## SUPPLIED DATA
--------------------
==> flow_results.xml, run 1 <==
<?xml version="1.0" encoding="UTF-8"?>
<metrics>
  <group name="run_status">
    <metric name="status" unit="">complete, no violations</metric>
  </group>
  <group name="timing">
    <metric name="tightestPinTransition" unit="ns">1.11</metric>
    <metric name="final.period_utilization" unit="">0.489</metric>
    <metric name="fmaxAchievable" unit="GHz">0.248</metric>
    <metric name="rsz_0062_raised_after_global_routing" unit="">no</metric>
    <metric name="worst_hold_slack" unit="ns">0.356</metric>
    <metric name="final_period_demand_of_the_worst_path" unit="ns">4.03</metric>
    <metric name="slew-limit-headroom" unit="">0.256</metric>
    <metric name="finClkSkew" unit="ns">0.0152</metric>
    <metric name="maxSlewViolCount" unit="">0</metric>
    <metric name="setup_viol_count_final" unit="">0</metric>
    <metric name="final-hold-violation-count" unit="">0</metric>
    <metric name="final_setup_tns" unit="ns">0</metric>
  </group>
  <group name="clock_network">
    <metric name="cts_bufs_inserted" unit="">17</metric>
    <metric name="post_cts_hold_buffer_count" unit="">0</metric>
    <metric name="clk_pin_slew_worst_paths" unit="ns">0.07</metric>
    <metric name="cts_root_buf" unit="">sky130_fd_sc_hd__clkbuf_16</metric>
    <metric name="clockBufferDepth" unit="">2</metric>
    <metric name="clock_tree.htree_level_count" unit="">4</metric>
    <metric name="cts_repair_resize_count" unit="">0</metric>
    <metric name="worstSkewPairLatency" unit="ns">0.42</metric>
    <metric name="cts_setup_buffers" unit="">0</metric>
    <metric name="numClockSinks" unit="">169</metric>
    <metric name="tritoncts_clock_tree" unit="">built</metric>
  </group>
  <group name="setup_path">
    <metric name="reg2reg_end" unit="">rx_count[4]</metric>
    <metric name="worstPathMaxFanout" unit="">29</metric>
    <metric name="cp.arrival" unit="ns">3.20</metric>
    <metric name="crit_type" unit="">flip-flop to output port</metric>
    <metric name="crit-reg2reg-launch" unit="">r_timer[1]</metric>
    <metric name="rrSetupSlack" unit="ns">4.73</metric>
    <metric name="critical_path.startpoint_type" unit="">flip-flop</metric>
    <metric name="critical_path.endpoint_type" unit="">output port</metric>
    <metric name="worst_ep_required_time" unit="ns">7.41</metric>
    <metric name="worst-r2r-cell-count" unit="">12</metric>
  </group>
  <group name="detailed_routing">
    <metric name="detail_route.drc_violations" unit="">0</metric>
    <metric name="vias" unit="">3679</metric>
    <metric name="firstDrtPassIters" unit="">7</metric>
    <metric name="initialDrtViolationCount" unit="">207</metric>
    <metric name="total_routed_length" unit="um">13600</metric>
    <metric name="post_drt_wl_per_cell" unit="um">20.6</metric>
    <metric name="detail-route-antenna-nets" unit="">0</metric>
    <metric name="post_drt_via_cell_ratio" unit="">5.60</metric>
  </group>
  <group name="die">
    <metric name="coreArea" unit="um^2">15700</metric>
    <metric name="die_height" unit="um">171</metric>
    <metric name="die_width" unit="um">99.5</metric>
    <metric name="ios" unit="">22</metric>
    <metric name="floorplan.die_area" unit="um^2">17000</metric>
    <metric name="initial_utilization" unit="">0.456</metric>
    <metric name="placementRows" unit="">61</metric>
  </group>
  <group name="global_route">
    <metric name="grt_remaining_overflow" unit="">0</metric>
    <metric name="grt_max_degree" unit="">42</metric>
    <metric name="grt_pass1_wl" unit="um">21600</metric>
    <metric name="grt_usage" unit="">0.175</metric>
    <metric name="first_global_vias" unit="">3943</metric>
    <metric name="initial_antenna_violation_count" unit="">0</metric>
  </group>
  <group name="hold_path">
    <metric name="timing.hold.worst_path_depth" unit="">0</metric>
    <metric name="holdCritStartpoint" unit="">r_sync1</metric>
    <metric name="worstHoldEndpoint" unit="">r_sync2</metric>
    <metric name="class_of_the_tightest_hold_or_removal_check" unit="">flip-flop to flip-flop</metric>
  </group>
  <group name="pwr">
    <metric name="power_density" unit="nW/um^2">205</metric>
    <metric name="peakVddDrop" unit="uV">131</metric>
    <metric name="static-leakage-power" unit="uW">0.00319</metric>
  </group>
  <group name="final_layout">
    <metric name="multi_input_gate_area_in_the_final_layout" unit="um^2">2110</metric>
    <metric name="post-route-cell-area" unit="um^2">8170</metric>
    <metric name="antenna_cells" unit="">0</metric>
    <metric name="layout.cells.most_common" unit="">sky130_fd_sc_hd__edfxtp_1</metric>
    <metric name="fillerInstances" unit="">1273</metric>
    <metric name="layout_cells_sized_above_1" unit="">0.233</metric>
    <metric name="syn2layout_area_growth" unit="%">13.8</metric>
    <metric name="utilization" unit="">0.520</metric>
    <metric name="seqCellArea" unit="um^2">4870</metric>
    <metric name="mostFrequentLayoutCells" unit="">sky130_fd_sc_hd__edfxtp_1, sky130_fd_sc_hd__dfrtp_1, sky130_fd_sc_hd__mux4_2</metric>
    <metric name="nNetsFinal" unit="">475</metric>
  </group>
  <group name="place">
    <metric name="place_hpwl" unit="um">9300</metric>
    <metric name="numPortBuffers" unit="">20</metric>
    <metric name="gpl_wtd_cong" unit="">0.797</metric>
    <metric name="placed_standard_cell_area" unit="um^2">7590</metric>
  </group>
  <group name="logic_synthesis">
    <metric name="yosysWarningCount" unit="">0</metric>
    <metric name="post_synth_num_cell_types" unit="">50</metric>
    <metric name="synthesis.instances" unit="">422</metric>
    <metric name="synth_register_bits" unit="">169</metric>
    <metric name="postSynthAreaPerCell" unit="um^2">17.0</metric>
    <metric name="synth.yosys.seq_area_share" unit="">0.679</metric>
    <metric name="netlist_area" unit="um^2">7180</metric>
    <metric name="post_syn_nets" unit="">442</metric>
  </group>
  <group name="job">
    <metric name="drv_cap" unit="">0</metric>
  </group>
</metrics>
[config.mk]
export PLATFORM = sky130hd
export DESIGN_NAME = seq_shifter
export DESIGN_NICKNAME = d
export VERILOG_FILES = /design/src/rtl/seq_shifter.sv
export SDC_FILE = /design/constraint.sdc
export NUM_CORES = 1
export LEC_CHECK = 0
export ABC_CLOCK_PERIOD_IN_PS = 1800
export BUFFER_PORTS_ARGS = -buffer_cell sky130_fd_sc_hd__buf_2
export CAP_MARGIN = 5
export CELL_PAD_IN_SITES_DETAIL_PLACEMENT = 0
export CELL_PAD_IN_SITES_GLOBAL_PLACEMENT = 2
export CORE_UTILIZATION = 29
export CTS_CLUSTER_DIAMETER = 60
export DETAILED_ROUTE_END_ITERATION = 6
export PLACE_DENSITY_LB_ADDON = 0.1
export SYNTH_ARGS = -nofsm -noshare
export SYNTH_HDL_FRONTEND = slang
export SYNTH_SLANG_ARGS = --single-unit
[constraint.sdc]
create_clock -name clk -period 1.8 [get_ports clk]
set_clock_uncertainty 0.2 [all_clocks]
set_input_delay 0.09 -clock clk [delete_from_list [all_inputs] [get_ports clk]]
set_output_delay 0.09 -clock clk [all_outputs]
set_load 0.02 [all_outputs]
$ cat src/rtl/iic_pkg.sv
// Shared definitions for the IIC transaction controller: FSM states, step
// actions and the R/W bit appended to the 7-bit device address.
package iic_pkg;

    typedef enum logic [2:0] {
        ST_IDLE,
        ST_ISSUE,
        ST_WAIT_HI,
        ST_WAIT_LO,
        ST_STOP_ISSUE,
        ST_STOP_HI,
        ST_STOP_LO,
        ST_FINISH
    } state_t;

    typedef enum logic [2:0] {
        ACT_ADDR_W,
        ACT_REG,
        ACT_DATA,
        ACT_ADDR_R,
        ACT_RECV,
        ACT_STOP,
        ACT_END
    } act_t;

    localparam logic       ADDR_BIT_W = 1'b0;
    localparam logic       ADDR_BIT_R = 1'b1;
    localparam logic [2:0] STEP_FIRST = 3'd0;

    // Maps the step index of a write or read transaction to the action it performs.
    function automatic act_t step_action(input logic rw, input logic [2:0] step);
        act_t act;
        if (!rw) begin
            case (step)
                3'd0:    act = ACT_ADDR_W;
                3'd1:    act = ACT_REG;
                3'd2:    act = ACT_DATA;
                3'd3:    act = ACT_STOP;
                default: act = ACT_END;
            endcase
        end else begin
            case (step)
                3'd0:    act = ACT_ADDR_W;
                3'd1:    act = ACT_REG;
                3'd2:    act = ACT_STOP;
                3'd3:    act = ACT_ADDR_R;
                3'd4:    act = ACT_RECV;
                3'd5:    act = ACT_STOP;
                default: act = ACT_END;
            endcase
        end
        return act;
    endfunction

endpackage

$ cat src/rtl/iic_timeout.sv
// Per-wait cycle counter: cleared on entry to a wait, counts while enabled,
// and flags expiry once TIMEOUT cycles have been spent waiting.
module iic_timeout #(
    parameter int TIMEOUT = 255
) (
    input  logic clock,
    input  logic reset_n,
    input  logic clear,
    input  logic enable,
    output logic expired
);

    localparam int W = (TIMEOUT < 1) ? 1 : $clog2(TIMEOUT + 1);
    localparam logic [W-1:0] LIMIT = W'(TIMEOUT);

    logic [W-1:0] count;

    always_ff @(posedge clock) begin
        if (!reset_n) begin
            count <= '0;
        end else if (clear) begin
            count <= '0;
        end else if (enable && !expired) begin
            count <= count + 1'b1;
        end
    end

    assign expired = (count == LIMIT);

endmodule

$ cat src/rtl/iic_txn_ctrl.sv
// Register-level IIC transaction sequencer: turns one host write/read request
// into a series of byte-transfer and stop commands for iic_core.
module iic_txn_ctrl
    import iic_pkg::*;
#(
    parameter int TIMEOUT = 255
) (
    input  logic       clock,
    input  logic       reset_n,
    input  logic       req,
    input  logic       rw,
    input  logic [6:0] dev_addr,
    input  logic [7:0] reg_addr,
    input  logic [7:0] wdata,
    output logic       ready,
    output logic       done,
    output logic       err,
    output logic [7:0] rdata,
    output logic       core_start,
    output logic       core_stop,
    output logic       core_rw,
    output logic [7:0] core_din,
    input  logic       core_busy,
    input  logic [7:0] core_dout
);

    state_t     state;
    logic [2:0] step;
    logic       rw_q;
    logic [6:0] dev_q;
    logic [7:0] reg_q;
    logic [7:0] wdata_q;
    logic       in_hi;
    logic       in_wait;
    logic       to_clear;
    logic       to_expired;
    act_t       next_act;

    assign in_hi    = (state == ST_WAIT_HI) || (state == ST_STOP_HI);
    assign in_wait  = in_hi || (state == ST_WAIT_LO) || (state == ST_STOP_LO);
    // Counter restarts whenever a wait is entered, including the HI->LO hand-off.
    assign to_clear = !in_wait || (in_hi && core_busy);
    assign next_act = step_action(rw_q, step + 3'd1);

    iic_timeout #(.TIMEOUT(TIMEOUT)) u_timeout (
        .clock   (clock),
        .reset_n (reset_n),
        .clear   (to_clear),
        .enable  (in_wait),
        .expired (to_expired)
    );

    always_ff @(posedge clock) begin
        if (!reset_n) begin
            state      <= ST_IDLE;
            step       <= STEP_FIRST;
            rw_q       <= 1'b0;
            dev_q      <= '0;
            reg_q      <= '0;
            wdata_q    <= '0;
            ready      <= 1'b1;
            done       <= 1'b0;
            err        <= 1'b0;
            rdata      <= '0;
            core_start <= 1'b0;
            core_stop  <= 1'b0;
            core_rw    <= 1'b0;
            core_din   <= '0;
        end else begin
            // NOTE: pulse outputs fall back low every cycle, so each assertion below lasts one cycle.
            core_start <= 1'b0;
            core_stop  <= 1'b0;
            done       <= 1'b0;
            case (state)
                ST_IDLE: begin
                    if (req) begin
                        rw_q       <= rw;
                        dev_q      <= dev_addr;
                        reg_q      <= reg_addr;
                        wdata_q    <= wdata;
                        step       <= STEP_FIRST;
                        ready      <= 1'b0;
                        core_start <= 1'b1;
                        core_rw    <= 1'b0;
                        core_din   <= {dev_addr, ADDR_BIT_W};
                        state      <= ST_ISSUE;
                    end
                end
                ST_ISSUE:      state <= ST_WAIT_HI;
                ST_STOP_ISSUE: state <= ST_STOP_HI;
                ST_WAIT_HI, ST_STOP_HI: begin
                    if (core_busy) begin
                        state <= (state == ST_WAIT_HI) ? ST_WAIT_LO : ST_STOP_LO;
                    end else if (to_expired) begin
                        state     <= ST_FINISH;
                        done      <= 1'b1;
                        err       <= 1'b1;
                        core_stop <= (state == ST_WAIT_HI);
                    end
                end
                ST_WAIT_LO, ST_STOP_LO: begin
                    if (!core_busy) begin
                        if ((state == ST_WAIT_LO) && (step_action(rw_q, step) == ACT_RECV)) begin
                            rdata <= core_dout;
                        end
                        step <= step + 3'd1;
                        case (next_act)
                            ACT_ADDR_W, ACT_REG, ACT_DATA, ACT_ADDR_R: begin
                                core_start <= 1'b1;
                                core_rw    <= 1'b0;
                                state      <= ST_ISSUE;
                                case (next_act)
                                    ACT_ADDR_W: core_din <= {dev_q, ADDR_BIT_W};
                                    ACT_REG:    core_din <= reg_q;
                                    ACT_DATA:   core_din <= wdata_q;
                                    default:    core_din <= {dev_q, ADDR_BIT_R};
                                endcase
                            end
                            ACT_RECV: begin
                                core_start <= 1'b1;
                                core_rw    <= 1'b1;
                                state      <= ST_ISSUE;
                            end
                            ACT_STOP: begin
                                core_stop <= 1'b1;
                                state     <= ST_STOP_ISSUE;
                            end
                            default: begin
                                done  <= 1'b1;
                                err   <= 1'b0;
                                state <= ST_FINISH;
                            end
                        endcase
                    end else if (to_expired) begin
                        state     <= ST_FINISH;
                        done      <= 1'b1;
                        err       <= 1'b1;
                        core_stop <= (state == ST_WAIT_LO);
                    end
                end
                ST_FINISH: begin
                    ready <= 1'b1;
                    state <= ST_IDLE;
                end
                default: state <= ST_IDLE;
            endcase
        end
    end

endmodule

$ cat config.mk
export PLATFORM = sky130hd
export DESIGN_NAME = iic_txn_ctrl
export DESIGN_NICKNAME = d
export VERILOG_FILES = /design/src/rtl/iic_pkg.sv /design/src/rtl/iic_timeout.sv /design/src/rtl/iic_txn_ctrl.sv
export SDC_FILE = /design/constraint.sdc
export NUM_CORES = 1
export LEC_CHECK = 0
export CORE_MARGIN = 3
export CORE_UTILIZATION = 55
export DETAILED_ROUTE_END_ITERATION = 7
export DONT_BUFFER_PORTS = 1
export GPL_TIMING_DRIVEN = 1
export PLACE_DENSITY = 0.7
export REMOVE_ABC_BUFFERS = 1
export SYNTH_ARGS = -nofsm -noshare
export SYNTH_HDL_FRONTEND = slang
export SYNTH_SLANG_ARGS = --single-unit
$ cat constraint.sdc
create_clock -name clock -period 2.41 [get_ports clock]
set_clock_uncertainty 0.05 [all_clocks]
set_input_delay 0.241 -clock clock [delete_from_list [all_inputs] [get_ports clock]]
set_output_delay 0.241 -clock clock [all_outputs]
set_load 0.02 [all_outputs]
--------------------
For each line in the data that holds the word "flop", copy the line.

## SOLUTION FOR THIS TASK
    <metric name="crit_type" unit="">flip-flop to output port</metric>
    <metric name="critical_path.startpoint_type" unit="">flip-flop</metric>
    <metric name="class_of_the_tightest_hold_or_removal_check" unit="">flip-flop to flip-flop</metric>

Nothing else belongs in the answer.